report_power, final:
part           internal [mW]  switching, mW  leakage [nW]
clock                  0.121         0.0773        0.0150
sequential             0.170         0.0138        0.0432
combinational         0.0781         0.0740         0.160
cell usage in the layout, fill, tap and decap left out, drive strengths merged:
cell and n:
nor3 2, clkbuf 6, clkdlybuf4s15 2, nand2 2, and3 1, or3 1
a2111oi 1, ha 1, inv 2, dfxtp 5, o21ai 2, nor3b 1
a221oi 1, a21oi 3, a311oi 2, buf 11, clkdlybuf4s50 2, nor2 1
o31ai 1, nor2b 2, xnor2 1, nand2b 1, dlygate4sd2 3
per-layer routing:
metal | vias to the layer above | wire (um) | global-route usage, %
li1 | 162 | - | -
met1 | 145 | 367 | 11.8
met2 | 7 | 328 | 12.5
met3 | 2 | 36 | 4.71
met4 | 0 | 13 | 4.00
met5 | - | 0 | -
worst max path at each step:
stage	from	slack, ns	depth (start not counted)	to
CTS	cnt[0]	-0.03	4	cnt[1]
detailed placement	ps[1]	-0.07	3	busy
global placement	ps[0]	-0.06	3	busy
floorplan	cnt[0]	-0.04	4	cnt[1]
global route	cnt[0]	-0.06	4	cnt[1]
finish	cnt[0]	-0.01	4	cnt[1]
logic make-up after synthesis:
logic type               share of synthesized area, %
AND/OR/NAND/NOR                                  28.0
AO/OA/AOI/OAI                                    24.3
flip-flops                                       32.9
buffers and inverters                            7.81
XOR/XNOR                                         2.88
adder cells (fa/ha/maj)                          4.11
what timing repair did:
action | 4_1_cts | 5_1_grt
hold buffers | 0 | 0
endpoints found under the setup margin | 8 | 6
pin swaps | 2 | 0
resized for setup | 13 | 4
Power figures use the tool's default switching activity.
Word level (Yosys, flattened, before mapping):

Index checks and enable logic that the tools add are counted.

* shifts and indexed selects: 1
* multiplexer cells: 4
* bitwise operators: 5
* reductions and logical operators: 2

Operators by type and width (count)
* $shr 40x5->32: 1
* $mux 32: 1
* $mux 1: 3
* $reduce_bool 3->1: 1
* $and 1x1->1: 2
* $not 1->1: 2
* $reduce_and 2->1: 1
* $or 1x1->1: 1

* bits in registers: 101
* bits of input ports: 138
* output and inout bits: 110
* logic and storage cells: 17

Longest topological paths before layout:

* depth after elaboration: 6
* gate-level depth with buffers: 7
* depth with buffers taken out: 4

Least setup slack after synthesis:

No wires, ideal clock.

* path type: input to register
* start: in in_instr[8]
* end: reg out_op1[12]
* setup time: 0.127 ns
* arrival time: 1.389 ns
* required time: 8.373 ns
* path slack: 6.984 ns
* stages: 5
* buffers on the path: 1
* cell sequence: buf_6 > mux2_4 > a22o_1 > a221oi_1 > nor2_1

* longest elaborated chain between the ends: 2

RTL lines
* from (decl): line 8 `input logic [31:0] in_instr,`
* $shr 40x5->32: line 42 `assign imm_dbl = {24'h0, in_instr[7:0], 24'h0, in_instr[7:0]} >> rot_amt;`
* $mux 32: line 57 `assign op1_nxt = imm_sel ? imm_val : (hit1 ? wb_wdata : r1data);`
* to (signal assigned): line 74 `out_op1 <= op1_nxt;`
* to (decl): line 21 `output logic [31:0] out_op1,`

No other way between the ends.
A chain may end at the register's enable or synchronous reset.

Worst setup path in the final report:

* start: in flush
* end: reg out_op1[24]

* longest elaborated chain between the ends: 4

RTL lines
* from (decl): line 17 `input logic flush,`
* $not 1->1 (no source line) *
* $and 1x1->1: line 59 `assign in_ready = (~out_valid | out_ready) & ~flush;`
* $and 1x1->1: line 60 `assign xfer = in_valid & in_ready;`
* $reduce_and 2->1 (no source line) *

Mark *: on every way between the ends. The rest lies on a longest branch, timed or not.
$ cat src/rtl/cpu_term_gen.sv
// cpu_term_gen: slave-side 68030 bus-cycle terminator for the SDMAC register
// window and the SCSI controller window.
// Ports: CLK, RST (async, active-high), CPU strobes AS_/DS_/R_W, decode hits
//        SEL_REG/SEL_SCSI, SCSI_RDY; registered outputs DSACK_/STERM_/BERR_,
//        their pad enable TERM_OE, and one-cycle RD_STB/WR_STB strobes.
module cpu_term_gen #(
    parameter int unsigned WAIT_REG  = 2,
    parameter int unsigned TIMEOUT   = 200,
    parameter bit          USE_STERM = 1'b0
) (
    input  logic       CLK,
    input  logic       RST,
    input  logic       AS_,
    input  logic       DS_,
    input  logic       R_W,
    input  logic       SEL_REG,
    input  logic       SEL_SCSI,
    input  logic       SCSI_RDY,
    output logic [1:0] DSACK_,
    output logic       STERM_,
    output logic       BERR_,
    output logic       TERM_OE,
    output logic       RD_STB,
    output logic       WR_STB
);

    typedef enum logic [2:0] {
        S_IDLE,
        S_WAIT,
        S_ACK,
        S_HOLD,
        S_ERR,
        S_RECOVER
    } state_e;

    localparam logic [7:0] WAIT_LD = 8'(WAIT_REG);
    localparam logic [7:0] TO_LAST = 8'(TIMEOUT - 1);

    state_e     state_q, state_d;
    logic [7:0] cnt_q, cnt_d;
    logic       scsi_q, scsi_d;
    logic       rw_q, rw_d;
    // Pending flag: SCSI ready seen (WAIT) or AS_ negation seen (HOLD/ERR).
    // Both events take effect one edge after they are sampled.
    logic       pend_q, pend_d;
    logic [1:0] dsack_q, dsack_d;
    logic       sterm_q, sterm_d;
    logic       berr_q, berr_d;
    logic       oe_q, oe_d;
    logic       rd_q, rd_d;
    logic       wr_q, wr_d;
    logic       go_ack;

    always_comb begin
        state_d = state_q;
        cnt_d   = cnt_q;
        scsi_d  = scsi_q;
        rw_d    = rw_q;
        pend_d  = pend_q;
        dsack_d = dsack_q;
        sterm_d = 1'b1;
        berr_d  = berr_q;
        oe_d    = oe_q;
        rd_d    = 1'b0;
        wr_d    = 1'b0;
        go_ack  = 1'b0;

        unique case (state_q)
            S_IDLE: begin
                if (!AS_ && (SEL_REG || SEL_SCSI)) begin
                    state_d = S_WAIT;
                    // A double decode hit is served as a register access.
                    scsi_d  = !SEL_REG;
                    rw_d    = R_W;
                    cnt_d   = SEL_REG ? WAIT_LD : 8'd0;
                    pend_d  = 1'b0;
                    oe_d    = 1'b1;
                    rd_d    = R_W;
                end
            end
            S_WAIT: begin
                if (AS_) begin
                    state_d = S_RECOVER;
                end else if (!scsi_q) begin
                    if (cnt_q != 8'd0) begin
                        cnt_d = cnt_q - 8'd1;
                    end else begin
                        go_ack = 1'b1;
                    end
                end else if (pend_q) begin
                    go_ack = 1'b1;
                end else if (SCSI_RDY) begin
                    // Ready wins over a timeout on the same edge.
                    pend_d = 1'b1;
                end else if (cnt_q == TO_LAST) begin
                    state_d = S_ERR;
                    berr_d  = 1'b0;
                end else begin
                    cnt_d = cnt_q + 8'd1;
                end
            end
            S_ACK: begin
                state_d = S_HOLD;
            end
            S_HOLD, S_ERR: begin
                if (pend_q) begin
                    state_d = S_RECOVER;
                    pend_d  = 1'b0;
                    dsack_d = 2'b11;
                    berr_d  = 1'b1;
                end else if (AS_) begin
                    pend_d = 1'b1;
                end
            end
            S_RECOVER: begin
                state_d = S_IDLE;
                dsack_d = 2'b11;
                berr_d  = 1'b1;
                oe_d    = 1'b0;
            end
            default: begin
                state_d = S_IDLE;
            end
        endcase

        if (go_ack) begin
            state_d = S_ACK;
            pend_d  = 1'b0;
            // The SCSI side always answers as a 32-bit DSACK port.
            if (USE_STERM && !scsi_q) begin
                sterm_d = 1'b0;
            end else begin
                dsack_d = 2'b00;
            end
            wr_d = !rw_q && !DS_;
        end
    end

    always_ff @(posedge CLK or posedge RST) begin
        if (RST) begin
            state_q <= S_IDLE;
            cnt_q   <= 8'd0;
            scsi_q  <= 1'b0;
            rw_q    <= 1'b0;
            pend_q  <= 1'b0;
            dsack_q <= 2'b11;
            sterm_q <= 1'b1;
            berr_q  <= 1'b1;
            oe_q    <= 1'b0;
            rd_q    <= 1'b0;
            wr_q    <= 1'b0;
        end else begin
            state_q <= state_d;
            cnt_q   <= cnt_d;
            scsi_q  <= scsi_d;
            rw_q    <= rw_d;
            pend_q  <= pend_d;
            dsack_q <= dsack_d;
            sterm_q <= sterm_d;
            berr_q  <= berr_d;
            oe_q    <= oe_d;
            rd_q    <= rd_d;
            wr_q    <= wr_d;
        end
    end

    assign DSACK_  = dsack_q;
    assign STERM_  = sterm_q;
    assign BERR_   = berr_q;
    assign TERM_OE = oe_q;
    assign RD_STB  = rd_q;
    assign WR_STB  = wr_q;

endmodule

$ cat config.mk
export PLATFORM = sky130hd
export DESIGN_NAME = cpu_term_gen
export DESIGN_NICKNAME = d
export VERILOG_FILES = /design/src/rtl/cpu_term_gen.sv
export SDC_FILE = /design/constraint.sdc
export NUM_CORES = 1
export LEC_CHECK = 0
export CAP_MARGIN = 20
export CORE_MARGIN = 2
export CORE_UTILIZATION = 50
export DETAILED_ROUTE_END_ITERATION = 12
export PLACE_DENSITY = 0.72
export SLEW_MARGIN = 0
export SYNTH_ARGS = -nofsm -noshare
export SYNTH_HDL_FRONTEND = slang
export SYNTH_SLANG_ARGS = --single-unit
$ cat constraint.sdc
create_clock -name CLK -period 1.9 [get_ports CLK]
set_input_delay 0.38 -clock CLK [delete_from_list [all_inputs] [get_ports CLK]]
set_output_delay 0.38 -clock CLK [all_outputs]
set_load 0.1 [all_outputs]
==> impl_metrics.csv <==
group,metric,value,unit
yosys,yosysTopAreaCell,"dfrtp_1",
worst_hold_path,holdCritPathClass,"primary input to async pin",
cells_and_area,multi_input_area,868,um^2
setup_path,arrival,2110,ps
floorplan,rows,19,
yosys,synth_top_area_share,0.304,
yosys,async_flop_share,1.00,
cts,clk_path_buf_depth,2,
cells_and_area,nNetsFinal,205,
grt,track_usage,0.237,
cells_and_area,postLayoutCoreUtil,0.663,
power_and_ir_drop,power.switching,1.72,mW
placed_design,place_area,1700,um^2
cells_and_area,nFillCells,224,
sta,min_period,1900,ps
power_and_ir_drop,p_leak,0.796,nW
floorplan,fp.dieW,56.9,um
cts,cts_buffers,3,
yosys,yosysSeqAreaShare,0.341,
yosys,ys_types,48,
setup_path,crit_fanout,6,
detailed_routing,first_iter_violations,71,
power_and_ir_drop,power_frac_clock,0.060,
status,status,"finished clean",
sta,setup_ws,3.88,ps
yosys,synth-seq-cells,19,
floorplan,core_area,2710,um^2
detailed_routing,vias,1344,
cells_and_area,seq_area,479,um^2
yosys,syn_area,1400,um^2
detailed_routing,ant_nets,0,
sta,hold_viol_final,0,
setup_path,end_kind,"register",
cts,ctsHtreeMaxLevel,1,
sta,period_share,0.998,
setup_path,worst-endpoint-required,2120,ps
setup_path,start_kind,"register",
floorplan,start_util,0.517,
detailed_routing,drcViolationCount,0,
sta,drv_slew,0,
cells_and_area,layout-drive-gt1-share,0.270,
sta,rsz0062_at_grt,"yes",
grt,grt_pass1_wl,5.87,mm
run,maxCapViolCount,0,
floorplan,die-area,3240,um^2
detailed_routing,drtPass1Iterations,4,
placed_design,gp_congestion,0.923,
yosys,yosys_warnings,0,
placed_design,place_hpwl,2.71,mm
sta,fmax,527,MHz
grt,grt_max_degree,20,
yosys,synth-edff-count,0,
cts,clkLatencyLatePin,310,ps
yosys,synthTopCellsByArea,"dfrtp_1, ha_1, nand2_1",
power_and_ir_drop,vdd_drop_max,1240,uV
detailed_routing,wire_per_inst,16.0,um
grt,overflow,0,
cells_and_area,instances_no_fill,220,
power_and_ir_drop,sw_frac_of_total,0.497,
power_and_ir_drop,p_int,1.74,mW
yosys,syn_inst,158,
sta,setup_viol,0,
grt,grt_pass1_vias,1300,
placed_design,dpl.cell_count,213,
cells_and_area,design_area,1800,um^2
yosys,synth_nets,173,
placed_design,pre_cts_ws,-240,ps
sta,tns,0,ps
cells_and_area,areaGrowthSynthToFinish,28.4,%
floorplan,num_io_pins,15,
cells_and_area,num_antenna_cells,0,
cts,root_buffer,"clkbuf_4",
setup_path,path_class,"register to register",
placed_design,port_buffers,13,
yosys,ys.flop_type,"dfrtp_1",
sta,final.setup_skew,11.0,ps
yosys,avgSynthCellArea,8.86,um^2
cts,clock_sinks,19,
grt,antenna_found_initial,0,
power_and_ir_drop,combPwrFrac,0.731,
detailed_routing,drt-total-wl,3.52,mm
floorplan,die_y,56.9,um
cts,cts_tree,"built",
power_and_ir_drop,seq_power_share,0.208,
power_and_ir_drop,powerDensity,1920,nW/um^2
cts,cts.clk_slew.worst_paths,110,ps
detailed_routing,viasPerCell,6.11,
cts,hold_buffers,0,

- _PROBLEM_: Within the material above, the line with "a221oi_1 > nor2_1" opens the range and the line with "2->1 (no source line) *" closes it; reproduce that range word for word.

- _RESULT OF THE EXERCISE_:
* cell sequence: buf_6 > mux2_4 > a22o_1 > a221oi_1 > nor2_1

* longest elaborated chain between the ends: 2

RTL lines
* from (decl): line 8 `input logic [31:0] in_instr,`
* $shr 40x5->32: line 42 `assign imm_dbl = {24'h0, in_instr[7:0], 24'h0, in_instr[7:0]} >> rot_amt;`
* $mux 32: line 57 `assign op1_nxt = imm_sel ? imm_val : (hit1 ? wb_wdata : r1data);`
* to (signal assigned): line 74 `out_op1 <= op1_nxt;`
* to (decl): line 21 `output logic [31:0] out_op1,`

No other way between the ends.
A chain may end at the register's enable or synchronous reset.

Worst setup path in the final report:

* start: in flush
* end: reg out_op1[24]

* longest elaborated chain between the ends: 4

RTL lines
* from (decl): line 17 `input logic flush,`
* $not 1->1 (no source line) *
* $and 1x1->1: line 59 `assign in_ready = (~out_valid | out_ready) & ~flush;`
* $and 1x1->1: line 60 `assign xfer = in_valid & in_ready;`
* $reduce_and 2->1 (no source line) *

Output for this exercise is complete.